__DESCRIPTION OF THE TASK__:
Retype exactly the lines below, beginning with the first and ending with the line where "u_seq.crc_r: 16" appears.

__EXCERPTED RECORDS__:
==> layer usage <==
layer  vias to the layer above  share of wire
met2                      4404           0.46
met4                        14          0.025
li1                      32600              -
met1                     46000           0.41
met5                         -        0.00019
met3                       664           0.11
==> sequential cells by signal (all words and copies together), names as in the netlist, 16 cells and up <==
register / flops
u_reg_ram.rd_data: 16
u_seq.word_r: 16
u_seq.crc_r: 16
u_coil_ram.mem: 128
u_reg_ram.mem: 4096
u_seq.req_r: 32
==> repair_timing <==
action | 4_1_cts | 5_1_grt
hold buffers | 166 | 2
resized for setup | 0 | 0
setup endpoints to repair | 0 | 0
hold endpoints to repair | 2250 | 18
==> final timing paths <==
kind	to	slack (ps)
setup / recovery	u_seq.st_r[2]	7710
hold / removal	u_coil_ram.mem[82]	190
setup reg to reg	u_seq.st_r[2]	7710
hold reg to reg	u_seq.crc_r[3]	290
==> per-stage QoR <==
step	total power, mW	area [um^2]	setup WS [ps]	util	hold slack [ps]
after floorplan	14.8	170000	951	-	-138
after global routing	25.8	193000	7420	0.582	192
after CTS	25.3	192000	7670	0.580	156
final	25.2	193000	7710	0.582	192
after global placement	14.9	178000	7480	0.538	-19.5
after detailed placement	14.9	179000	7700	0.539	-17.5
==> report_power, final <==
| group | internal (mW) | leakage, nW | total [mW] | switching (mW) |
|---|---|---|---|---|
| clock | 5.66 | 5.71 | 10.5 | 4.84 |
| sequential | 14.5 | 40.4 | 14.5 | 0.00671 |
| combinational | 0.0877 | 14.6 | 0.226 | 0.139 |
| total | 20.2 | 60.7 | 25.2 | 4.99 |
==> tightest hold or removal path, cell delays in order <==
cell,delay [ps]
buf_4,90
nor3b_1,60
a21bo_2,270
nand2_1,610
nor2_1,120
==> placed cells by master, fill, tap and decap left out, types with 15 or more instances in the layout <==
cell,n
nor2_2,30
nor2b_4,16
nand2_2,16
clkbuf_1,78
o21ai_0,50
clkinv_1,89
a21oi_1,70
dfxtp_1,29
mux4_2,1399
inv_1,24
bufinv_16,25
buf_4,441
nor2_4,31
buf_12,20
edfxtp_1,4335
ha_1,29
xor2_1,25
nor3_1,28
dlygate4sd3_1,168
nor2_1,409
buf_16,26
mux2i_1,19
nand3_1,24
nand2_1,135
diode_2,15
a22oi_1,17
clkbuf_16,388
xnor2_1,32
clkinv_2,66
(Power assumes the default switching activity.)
[config.mk]
export PLATFORM = sky130hd
export DESIGN_NAME = lav_outq
export DESIGN_NICKNAME = d
export VERILOG_FILES = /design/src/design/lav_pkg.sv /design/src/design/lav_outq.sv
export SDC_FILE = /design/constraint.sdc
export NUM_CORES = 1
export LEC_CHECK = 0
export BUFFER_PORTS_ARGS = -buffer_cell sky130_fd_sc_hd__buf_2
export CORE_MARGIN = 3
export CORE_UTILIZATION = 25
export CTS_CLUSTER_SIZE = 25
export DETAILED_ROUTE_END_ITERATION = 6
export GPL_TIMING_DRIVEN = 1
export PLACE_DENSITY_LB_ADDON = 0.3
export SYNTH_ARGS = -nofsm -noshare
export SYNTH_HDL_FRONTEND = slang
export SYNTH_SLANG_ARGS = --single-unit
[constraint.sdc]
create_clock -name i_clk -period 6.1 [get_ports i_clk]
set_clock_uncertainty 0.15 [all_clocks]
set_input_delay 0.915 -clock i_clk [delete_from_list [all_inputs] [get_ports i_clk]]
set_output_delay 0.915 -clock i_clk [all_outputs]
set_load 0.1 [all_outputs]
[src/design/lav_pkg.sv]
// ----------------------------------------------------------------------------
// lav_pkg
// Shared types, constants and saturation helper of the look-at matrix block.
// ----------------------------------------------------------------------------
package lav_pkg;

    localparam int FRAC_BITS_DEF = 16;

    typedef struct packed {
        logic signed [31:0] pos_x;
        logic signed [31:0] pos_y;
        logic signed [31:0] pos_z;
        logic signed [31:0] target_x;
        logic signed [31:0] target_y;
        logic signed [31:0] target_z;
        logic signed [31:0] up_x;
        logic signed [31:0] up_y;
        logic signed [31:0] up_z;
    } t_in;

    typedef struct packed {
        logic        [1:0]  row_index;
        logic signed [31:0] col0;
        logic signed [31:0] col1;
        logic signed [31:0] col2;
        logic signed [31:0] col3;
        logic               last_row;
        logic               degenerate;
    } t_out;

    // Job handed from the front to the back: position, up, pos - target.
    typedef struct packed {
        logic signed [2:0][31:0] pos;
        logic signed [2:0][31:0] up;
        logic signed [2:0][31:0] dir;
    } t_job;

    localparam logic signed [67:0] SAT_MAX = 68'sd2147483647;
    localparam logic signed [67:0] SAT_MIN = -68'sd2147483648;

    function automatic logic signed [31:0] sat32(input logic signed [67:0] v);
        logic signed [31:0] r;
        if (v > SAT_MAX) begin
            r = 32'sh7fffffff;
        end else if (v < SAT_MIN) begin
            r = 32'sh80000000;
        end else begin
            r = v[31:0];
        end
        return r;
    endfunction

endpackage

[src/design/lav_outq.sv]
// ----------------------------------------------------------------------------
// lav_outq
// Four-entry result queue; holds rows until the consumer pops them.
// ----------------------------------------------------------------------------
module lav_outq (
    input  logic          i_clk,
    input  logic          i_rst_n,
    input  logic          i_push,
    output logic          o_full,
    input  lav_pkg::t_out i_row,
    output logic          empty,
    input  logic          pop,
    output lav_pkg::t_out o_res
);
    import lav_pkg::*;

    t_out       r_q [4];
    logic [1:0] r_wp, r_rp;
    logic [2:0] r_cnt;
    logic       w_pop;

    assign o_full = (r_cnt == 3'd4);
    assign empty  = (r_cnt == 3'd0);
    assign w_pop  = pop && !empty;
    assign o_res  = r_q[r_rp];

    always_ff @(posedge i_clk) begin
        if (i_push) begin
            r_q[r_wp] <= i_row;
        end
    end

    always_ff @(posedge i_clk) begin
        if (!i_rst_n) begin
            r_wp  <= '0;
            r_rp  <= '0;
            r_cnt <= '0;
        end else begin
            if (i_push) begin
                r_wp <= r_wp + 2'd1;
            end
            if (w_pop) begin
                r_rp <= r_rp + 2'd1;
            end
            r_cnt <= r_cnt + 3'(i_push) - 3'(w_pop);
        end
    end

endmodule

==> summary.md <==
| Metric | Value |
|---|---|
| Status | `completed` |
| Post_cts resized | `0` |
| RePlAce Congestion | `0.663` |
| Post-placement cell count | `2017` |
| Vias in the first global route | `between 9000 and 10000` |
| First-pass GRT wire length | `between 60000 and 70000 µm` |
| Net Count, Synth | `877` |
| Chip width | `285 µm` |
| Critical path fanouts, max | `39` |
| Finish-stage setup viols | `0` |
| Mean Syn Cell Area | `between 20 and 30 µm²` |
| Setup TNS | `0 ns` |
| Final WL | `43300 µm` |
| Via/cell ratio | `about 4.1` |
| Number of antenna violations at the first check in global routing | `13` |
| # hold bufs at CTS | `0` |
| CTS tree | `built` |
| Total power | `11.5 mW` |
| Clk_lat worst skew | `~0.60 ns` |
| IO buf count | `269` |
| Clock-pin slew on the worst setup and hold paths | `roughly 0.060 ns` |
| Syn Inst Count | `between 700 and 800` |
| Final Max Tran Viols | `0` |
| Largest net degree at the start of global routing | `67` |
| Warning count from the yosys run | `0` |
| Startpoint types | `flop` |
| Seq/Total Area, Yosys | `slightly above 80%` |
| Mapped cell area | `0.0195 mm²` |
| Area grow syn2layout | `23.9%` |
| Share of layout cells above drive strength 1 | `about 46%` |
| Fin crit share | `approximately 65%` |
| Die Y-Extent | `285 µm` |
| Core area | `0.0766 mm²` |
| Root Driver | `clkbuf_16` |
| Final std cells w/o fill | `2133` |
| Die area | `0.0814 mm²` |
| Min-delay worst type | `flop to flop` |
| Vias | `8795` |
| Top-Level Pins | `270` |
| ANT nets after route | `0` |
| Overall routing resource usage | `10.4%` |
| Max clock buf depth | `3` |
| Worst-margin pin slew | `between 0.9 and 1 ns` |
| Final hold vios | `0` |
| Initial Util | `roughly 25%` |
| Overflow after GRT | `0` |
| Pwr per Cell Area | `477 mW/mm²` |
| Critical path type | `flop to output pin` |
| First DRT Iteration DRCs | `458` |
| CTS H-tree lvls | `2` |
| CP Capture Type | `output pin` |
| Final setup margin | `2.13 ns` |
| FF+latch count, synth | `537` |
| Clock sinks | `between 500 and 600` |
| Post-DP HPWL | `24700 µm` |
| Leakage power | `7.91 nW` |
| Min cycle time layout | `3.97 ns` |
| DR WL/cell | `20.3 µm` |
| Max-cap violations | `0` |
| Initial DRT Pass Iterations | `4` |
| Critical Path RT | `between 5 and 6 ns` |
| Setup WS pre-CTS | `2.60 ns` |
| Detailed-route DRC error count | `0` |
| Achievable Freq | `252 MHz` |
| Nets | `between 1000 and 1500` |
| Netlist cell types | `20` |
| Critical path arrival | `2.91 ns` |
| Slew headroom | `about 39%` |
| RSZ-0062 raised after global routing | `false` |
| IR drop worst, VDD | `slightly below 0.3 mV` |
| CTS buffer count | `58` |
| Post-CTS Setup Inserts | `0` |
| Std cell rows | `approximately 100` |
-- state kept, by name, indices dropped and copies added, names as in the netlist, named ones only --
signal  flops
r_rp        2
r_wp        2
r_cnt       3
r_q       528
-- cells by family after synthesis --
logic type	count (synthesis)	share of synthesized area [%]
muxes	136	15.4
buffers and inverters	35	1.15
and+or+nand+nor	15	0.455
xor gates and xnor gates	2	0.160
adders and majority gates	7	0.487
AOI/OAI and AO/OA	2	0.0898
DFF	537	82.2
-- worst paths after layout --
path                 from           to  slack, ns  cells after the start
hold reg to reg   r_rp[1]         flop       0.33                      2
hold / removal    r_rp[1]         flop       0.33                      2
setup / recovery     flop    o_res[37]       2.13                      3
setup reg to reg  r_wp[0]  r_q[3][118]       3.78                      3
-- power breakdown --
group | total, mW | internal, mW | switching, mW
Sequential | 4.37 | 4.25 | 0.119
Clock | 3.67 | 2.24 | 1.43
Combinational | 3.48 | 0.745 | 2.74
-- cell type report --
| type | count | area (µm²) |
|---|---|---|
| antenna | 6 | 15.0 |
| clock buffer | 70 | 1520 |
| clock inverter | 40 | 497 |
| fill | 7381 | 52400 |
| inverter | 5 | 18.8 |
| multi-input combinational | 162 | 3260 |
| sequential | 537 | 16000 |
| tap | 1030 | 1290 |
| timing repair buffer | 283 | 1540 |
-- through the flow --
stage	utilization, %	hold slack (ns)	instance area [µm²]
after floorplan	-	0.299	19500
after global placement	28.9	0.297	22100
after detailed placement	28.9	0.312	22100
after CTS	31.5	0.310	24200
after global routing	31.6	0.329	24200
final	31.6	0.326	24200
-- metal layers --
metal	vias to the layer above	global-route usage [%]	share of wire (%)
li1	3831	-	-
met1	4628	13.1	42
met2	235	16.8	48
met3	89	3.76	7.2
met4	12	3.40	2.8
met5	-	0	0.17
-- cells in the mapped netlist --
| cell type | instances | area (µm²) |
|---|---|---|
| inv_1 | 5 | 18.8 |
| nand2b_1 | 2 | 12.5 |
| ha_1 | 6 | 75.1 |
| nor3b_1 | 1 | 7.51 |
| edfxtp_1 | 528 | 15900 |
| nor3_1 | 1 | 5.00 |
| xor2_1 | 1 | 8.76 |
| mux2i_1 | 4 | 40.0 |
| o311ai_0 | 1 | 8.76 |
| buf_6 | 10 | 113 |
| nor2b_1 | 3 | 18.8 |
| xnor3_1 | 1 | 22.5 |
| clkbuf_1 | 5 | 18.8 |
| fa_1 | 1 | 20.0 |
| buf_2 | 15 | 75.1 |
| and2_1 | 6 | 37.5 |
| nand2_1 | 2 | 7.51 |
| o31a_1 | 1 | 8.76 |
| dfxtp_1 | 9 | 180 |
| mux4_2 | 132 | 2970 |
-- critical path: stages, from the launching register on --
cell     delay (ns)
dfxtp_4        0.91
buf_12         0.38
mux4_2         0.63
buf_2          0.33
-- placed cells by master, fill, tap and decap left out, drive strengths merged, types with 2 or more instances in the layout --
master / netlist / layout
bufinv: 0 / 11
diode: 0 / 6
clkinv: 0 / 25
nor2b: 3 / 3
dfxtp: 9 / 9
mux4: 132 / 132
inv: 5 / 8
clkbuf: 5 / 70
buf: 25 / 283
mux2i: 4 / 4
nand2b: 2 / 2
and2: 6 / 6
edfxtp: 528 / 528
nand2: 2 / 2
ha: 6 / 6
Note: power is estimated with default switching activity, not from simulation.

__FINISHED TASK__:
==> layer usage <==
layer  vias to the layer above  share of wire
met2                      4404           0.46
met4                        14          0.025
li1                      32600              -
met1                     46000           0.41
met5                         -        0.00019
met3                       664           0.11
==> sequential cells by signal (all words and copies together), names as in the netlist, 16 cells and up <==
register / flops
u_reg_ram.rd_data: 16
u_seq.word_r: 16
u_seq.crc_r: 16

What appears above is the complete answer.